» Problem requirements: Show all lines from the records below in which the string "names" is present.

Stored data
BEGIN

Context: an optimization exercise on an open-source flow, tuned for small area, a short achievable clock period and few clock cycles. The choices shown serve that exercise and are no tape-out recipe. In this exercise RTL edits were held to simulation tests only and were not proved equivalent to the original.

==> flow/config.mk <==
export PLATFORM = sky130hd
export DESIGN_NAME = ntt_pe_core
export DESIGN_NICKNAME = ntt_pe_core
export VERILOG_FILES = /design/flow/design.v
export SDC_FILE = /design/flow/constraint.sdc
export NUM_CORES = 4
export LEC_CHECK = 0
export CAP_MARGIN = 20
export CORE_MARGIN = 2
export CORE_UTILIZATION = 40
export SLEW_MARGIN = 20
==> flow/constraint.sdc <==
create_clock -name core_clock -period 100.0 [get_ports {clk}]
set_input_delay 20.0000 -clock core_clock [delete_from_list [all_inputs] [get_ports {clk}]]
set_output_delay 20.0000 -clock core_clock [all_outputs]
set_load 0.01 [all_outputs]
==> flow/design.v <==
module ntt_pe_core #(
  parameter int DATA_SIZE_ARB = 13,
  parameter int RING_SIZE     = 16
) (
  input  logic                         clk,
  input  logic                         reset,
  input  logic                         valid,
  input  logic [DATA_SIZE_ARB-1:0]     din,
  input  logic [DATA_SIZE_ARB-1:0]     q,
  input  logic [DATA_SIZE_ARB-1:0]     twiddle_i,
  output logic [$clog2(RING_SIZE)-1:0] tw_addr,
  output logic                         busy,
  output logic [DATA_SIZE_ARB-1:0]     dout,
  output logic                         dout_valid,
  output logic                         done
);
  localparam int LOG = $clog2(RING_SIZE);
  localparam int W   = DATA_SIZE_ARB;
  localparam int W2  = 2 * DATA_SIZE_ARB;
  localparam logic [LOG-1:0] LAST_IDX = LOG'(RING_SIZE - 1);
  localparam logic [LOG-1:0] LAST_K   = LOG'(RING_SIZE / 2 - 1);
  localparam logic [LOG-1:0] LAST_S   = LOG'(LOG - 1);
  typedef enum logic [1:0] {IDLE, LOAD, COMPUTE, OUTPUT} state_t;
  state_t         state, state_nx;
  logic [LOG-1:0] cnt;
  logic [LOG-1:0] s;
  logic [W-1:0]   mem [RING_SIZE];
  logic [LOG-1:0] half, j, top, bot;
  logic [W2-1:0]  prod;
  logic [W-1:0]   t, a, din_w;
  logic [W:0]     sum, diff, sum_m, diff_m;
  logic           last_bfly;
  function automatic logic [LOG-1:0] bitrev(input logic [LOG-1:0] x);
    for (int b = 0; b < LOG; b++) bitrev[b] = x[LOG-1-b];
  endfunction
  assign din_w = din;
  always_comb begin
    half      = LOG'(1) << s;
    j         = cnt & (half - 1'b1);
    top       = ((cnt >> s) << (s + 1'b1)) + j;
    bot       = top + half;
    last_bfly = (cnt == LAST_K) && (s == LAST_S);
  end
  always_comb begin
    a      = mem[top];
    prod   = W2'(twiddle_i) * W2'(mem[bot]);
    t      = W'(prod % W2'(q));
    sum    = {1'b0, a} + {1'b0, t};
    diff   = {1'b0, a} + {1'b0, q} - {1'b0, t};
    sum_m  = (sum  >= {1'b0, q}) ? sum  - {1'b0, q} : sum;
    diff_m = (diff >= {1'b0, q}) ? diff - {1'b0, q} : diff;
  end
  always_comb begin
    state_nx = state;
    case (state)
      IDLE:    if (valid) state_nx = LOAD;
      LOAD:    if (valid && cnt == LAST_IDX) state_nx = COMPUTE;
      COMPUTE: if (last_bfly) state_nx = OUTPUT;
      OUTPUT:  if (cnt == LAST_IDX) state_nx = IDLE;
      default: state_nx = IDLE;
    endcase
  end
  always_ff @(posedge clk) begin
    if (!reset) begin
      state      <= IDLE;
      cnt        <= '0;
      s          <= '0;
      dout       <= '0;
      dout_valid <= 1'b0;
      done       <= 1'b0;
    end else begin
      state      <= state_nx;
      dout_valid <= 1'b0;
      done       <= 1'b0;
      case (state)
        IDLE, LOAD: begin
          if (valid) begin
            mem[bitrev(cnt)] <= din_w;
            cnt              <= cnt + 1'b1;
          end
        end
        COMPUTE: begin
          mem[top] <= sum_m[W-1:0];
          mem[bot] <= diff_m[W-1:0];
          if (cnt == LAST_K) begin
            cnt <= '0;
            s   <= last_bfly ? '0 : s + 1'b1;
          end else begin
            cnt <= cnt + 1'b1;
          end
        end
        OUTPUT: begin
          dout       <= mem[cnt];
          dout_valid <= 1'b1;
          done       <= (cnt == LAST_IDX);
          cnt        <= cnt + 1'b1;
        end
        default: cnt <= '0;
      endcase
    end
  end
  assign busy    = (state == COMPUTE) || (state == OUTPUT) || dout_valid;
  assign tw_addr = (state == COMPUTE) ? (j << (LAST_S - s)) : '0;
endmodule
==> flow/run.sh <==
#!/bin/bash
# synth_recipe.tcl (not shown) runs the flow's synth.tcl, then flattens the netlist and writes it again
# the make line also repeats each setting of config.mk as NAME=value (left out here)
make -C /OpenROAD-flow-scripts/flow DESIGN_CONFIG=/design/flow/config.mk WORK_HOME=/design/flow/orfs CLKGATE_MAP_FILE= SYNTH_SCRIPT=/design/flow/synth_recipe.tcl finish
==> results of run 1 <==
## worst max-delay path: cells and delay by family
| kind | cells | cell delay [ns] |
|---|---|---|
| multiplexers | 10 | 2.76 |
| buffers and inverters | 24 | 4.65 |
| AND/OR/NAND/NOR | 101 | 18.46 |
| XOR/XNOR | 2 | 0.34 |
| adder cells (fa/ha/maj) | 35 | 12.22 |
| AO/OA/AOI/OAI | 193 | 36.63 |
## path summary, 6_finish.rpt
check	startpoint	end	slack, ns	cells after the start
min	dout[6]	dout[6]	0.50	2
min reg2reg	dout[6]	dout[6]	0.50	2
max	twiddle_i[11]	mem[13][3]	5.00	365
max reg2reg	s[0]	mem[13][3]	19.40	376
## Yosys cell counts, types with 27 or more instances
| cell | n |
|---|---|
| sky130_fd_sc_hd__clkbuf_1 | 152 |
| sky130_fd_sc_hd__mux2_2 | 74 |
| sky130_fd_sc_hd__mux2i_1 | 252 |
| sky130_fd_sc_hd__o21a_1 | 125 |
| sky130_fd_sc_hd__inv_1 | 284 |
| sky130_fd_sc_hd__edfxtp_1 | 208 |
| sky130_fd_sc_hd__and3_1 | 30 |
| sky130_fd_sc_hd__o31ai_1 | 75 |
| sky130_fd_sc_hd__nor2_1 | 260 |
| sky130_fd_sc_hd__nand2_1 | 402 |
| sky130_fd_sc_hd__or3_1 | 27 |
| sky130_fd_sc_hd__nor3_1 | 148 |
| sky130_fd_sc_hd__xnor2_1 | 124 |
| sky130_fd_sc_hd__xor2_1 | 79 |
| sky130_fd_sc_hd__nor2b_1 | 44 |
| sky130_fd_sc_hd__o21ai_0 | 157 |
| sky130_fd_sc_hd__and2_1 | 127 |
| sky130_fd_sc_hd__nand2b_1 | 39 |
| sky130_fd_sc_hd__o21bai_1 | 32 |
| sky130_fd_sc_hd__nand3_1 | 39 |
| sky130_fd_sc_hd__a21oi_1 | 225 |
| sky130_fd_sc_hd__a211oi_1 | 30 |
| sky130_fd_sc_hd__a31oi_1 | 38 |
| sky130_fd_sc_hd__a21o_1 | 88 |
| sky130_fd_sc_hd__mux4_2 | 182 |
| sky130_fd_sc_hd__ha_1 | 401 |
| sky130_fd_sc_hd__fa_1 | 140 |
## metrics by stage
step	TNS [ns]	instance area, um2	std cells
floorplan	0	38500	4190
global placement	0	41400	5508
detailed placement	0	41400	5508
CTS	0	42200	5552
global route	-38.61	42700	5574
finish	0	42700	5574
## cell usage in the layout (no fill, tap or decap), types with 39 or more instances in the layout
cell and count:
sky130_fd_sc_hd__xnor2_1 122, sky130_fd_sc_hd__nor2b_1 44, sky130_fd_sc_hd__o21a_1 125, sky130_fd_sc_hd__nand2b_1 39, sky130_fd_sc_hd__a21o_1 87, sky130_fd_sc_hd__nor3_1 145
sky130_fd_sc_hd__buf_4 198, sky130_fd_sc_hd__and2_1 127, sky130_fd_sc_hd__inv_1 282, sky130_fd_sc_hd__a21oi_1 209, sky130_fd_sc_hd__o31ai_1 72, sky130_fd_sc_hd__mux2i_1 250
sky130_fd_sc_hd__ha_1 399, sky130_fd_sc_hd__mux4_2 182, sky130_fd_sc_hd__fa_1 138, sky130_fd_sc_hd__xor2_1 76, sky130_fd_sc_hd__o21ai_0 137, sky130_fd_sc_hd__edfxtp_1 208
sky130_fd_sc_hd__clkdlybuf4s50_1 52, sky130_fd_sc_hd__nor2_1 257, sky130_fd_sc_hd__nand2_1 400, sky130_fd_sc_hd__mux2_2 74
## kinds of logic (layout without fill, tap and decap cells)
| logic type | Yosys count | in the layout |
|---|---|---|
| compound gates | 968 | 970 |
| mux | 520 | 520 |
| fa+ha+maj | 544 | 544 |
| simple gates | 1239 | 1239 |
| flops | 233 | 233 |
| xor+xnor | 204 | 204 |
| buf+inv | 482 | 599 |
## metal layers
metal | up-vias | part of all wire (%) | wire length (um)
li1 | 15700 | - | -
met1 | 16400 | 43 | 53600
met2 | 1283 | 45 | 56000
met3 | 252 | 7.5 | 9310
met4 | 0 | 3.6 | 4440
met5 | - | 0 | 0
## state kept, by name, indices dropped and copies added, names as in the netlist
register,flops
cnt,4
s,4
mem,208
dout_valid,1
dout,13
state,2
done,1
## timing repair
item                                    in CTS  in global routing
buffers inserted                             0                 19
hold buffers                                 0                  0
endpoints found under the setup margin       0                208
resized for setup                            0                 94
endpoints found under the hold margin        0                  0
## area by class of cell
| type | instances | area share, % |
|---|---|---|
| flip-flops and latches | 233 | 15.8 |
| inverters | 285 | 2.50 |
| well taps | 1265 | 3.70 |
| clock inverters | 9 | 0.132 |
| clock buffers | 35 | 1.55 |
| repair buffers | 270 | 5.25 |
| multi-input cells | 3477 | 71.1 |
This is an optimization exercise on Yosys and OpenROAD, whose aim is small area, not a production implementation.
In this exercise RTL edits were held to simulation tests only and were not proved equivalent to the original.
No activity file was given, so power comes from the tool's default toggle rates.

[flow/config.mk]
export PLATFORM = sky130hd
export DESIGN_NAME = cpu16_core
export DESIGN_NICKNAME = cpu16_core
export VERILOG_FILES = /design/flow/design.v
export SDC_FILE = /design/flow/constraint.sdc
export NUM_CORES = 4
export LEC_CHECK = 0
export CAP_MARGIN = 20
export CORE_MARGIN = 2
export CORE_UTILIZATION = 40
export SLEW_MARGIN = 20
[flow/constraint.sdc]
create_clock -name core_clock -period 10.0 [get_ports {CLOCK_50}]
set_input_delay 2.0000 -clock core_clock [delete_from_list [all_inputs] [get_ports {CLOCK_50}]]
set_output_delay 2.0000 -clock core_clock [all_outputs]
set_load 0.01 [all_outputs]
What follows belongs to an exercise in optimizing a design on an open flow for small area; a production flow would make more cautious choices. Function was checked by simulation only, so behaviour that the tests miss may differ from the original.

==> flow/design.v (excerpt) <==
module fpu_top
(
    input  logic                fpu_clock,
    input  logic                fpu_reset_b,
    input  fpu_pkg::fpu_op_t    fpu_instr,
    input  fpu_pkg::reg_index_t fs,
    input  fpu_pkg::reg_index_t ft,
    input  fpu_pkg::reg_index_t fd,
    input  fpu_pkg::fp_word_t   data_gpr,
    output fpu_pkg::fp_word_t   result,
    output fpu_pkg::fp_word_t   data_fpr,
    output logic                exception
);
export LEC_CHECK = 0
export CAP_MARGIN = 20
export CORE_MARGIN = 2
export CORE_UTILIZATION = 40
export SLEW_MARGIN = 20
create_clock -name core_clock -period 17.0 [get_ports {fpu_clock}]
standard.sh (not shown) runs the stock make flow with config.mk's settings and CLKGATE_MAP_FILE= SYNTH_SCRIPT=/design/flow/synth_recipe.tcl, a recipe that flattens the netlist after the stock synthesis.
==> flow/flow/run.sh <==
#!/bin/bash
# Own layout flow: the standard layout (standard.sh) with these changes:
#  - synthesis maps the combinational logic for area (see flow/synth.tcl);
#    every register is the standard synthesis's
#  - clock tree: no dummy loads, larger sink clusters
#  - port buffers: the smallest buffer
# Each step's full output is in this folder: synth.log, layout.log, and
# ORFS's own logs under orfs/logs.
set -euo pipefail
W=$PWD
F=$W/flow
export MY_ABC_SCRIPT=$F/abc.script
sed "s#SYNTH_SCRIPT=[^ ]*#SYNTH_SCRIPT=$F/synth.tcl #" standard.sh > own_standard.sh
bash own_standard.sh synth > $W/synth.log 2>&1
export CTS_ARGS="-sink_clustering_enable -repair_clock_nets -dont_use_dummy_load -sink_clustering_size 25 -sink_clustering_max_diameter 80"
export BUFFER_PORTS_ARGS="-buffer_cell sky130_fd_sc_hd__buf_1"
bash own_standard.sh finish > $W/layout.log 2>&1
==> flow/flow/abc.script <==
&get -n
&st
&dch
&nf -R 1000 -C 32 -F 8 -A 8
&st
&dch
&nf -R 1000 -C 32 -F 8 -A 8
&st
&dch
&nf -R 1000 -C 32 -F 8 -A 8
&put
topo
stime -c
==> flow/flow/synth.tcl <==
# synth_recipe.tcl with three changes to the combinational mapping (the
# registers are the standard synthesis's): Yosys's synth runs without its
# quick ABC pass, extract_fa extracts full adders only, and the final ABC
# call runs flow/abc.script, an area-oriented mapping.
proc synth {args} { yosys synth -nofsm -noshare -noabc {*}$args }
proc extract_fa {args} { yosys extract_fa -fa }
proc abc {args} {
  set out {}
  set i 0
  while {$i < [llength $args]} {
    set a [lindex $args $i]
    if {$a eq "-script"} {
      lappend out -script $::env(MY_ABC_SCRIPT)
      incr i 2
      continue
    }
    lappend out $a
    incr i
  }
  yosys abc {*}$out
}
source $::env(SCRIPTS_DIR)/synth.tcl
# left out here: clear keep_hierarchy, flatten, clean up, hide names made inside functions, write 1_2_yosys.v
The first run ran to the end with no violations.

END

» Reply:
## state kept, by name, indices dropped and copies added, names as in the netlist
# left out here: clear keep_hierarchy, flatten, clean up, hide names made inside functions, write 1_2_yosys.v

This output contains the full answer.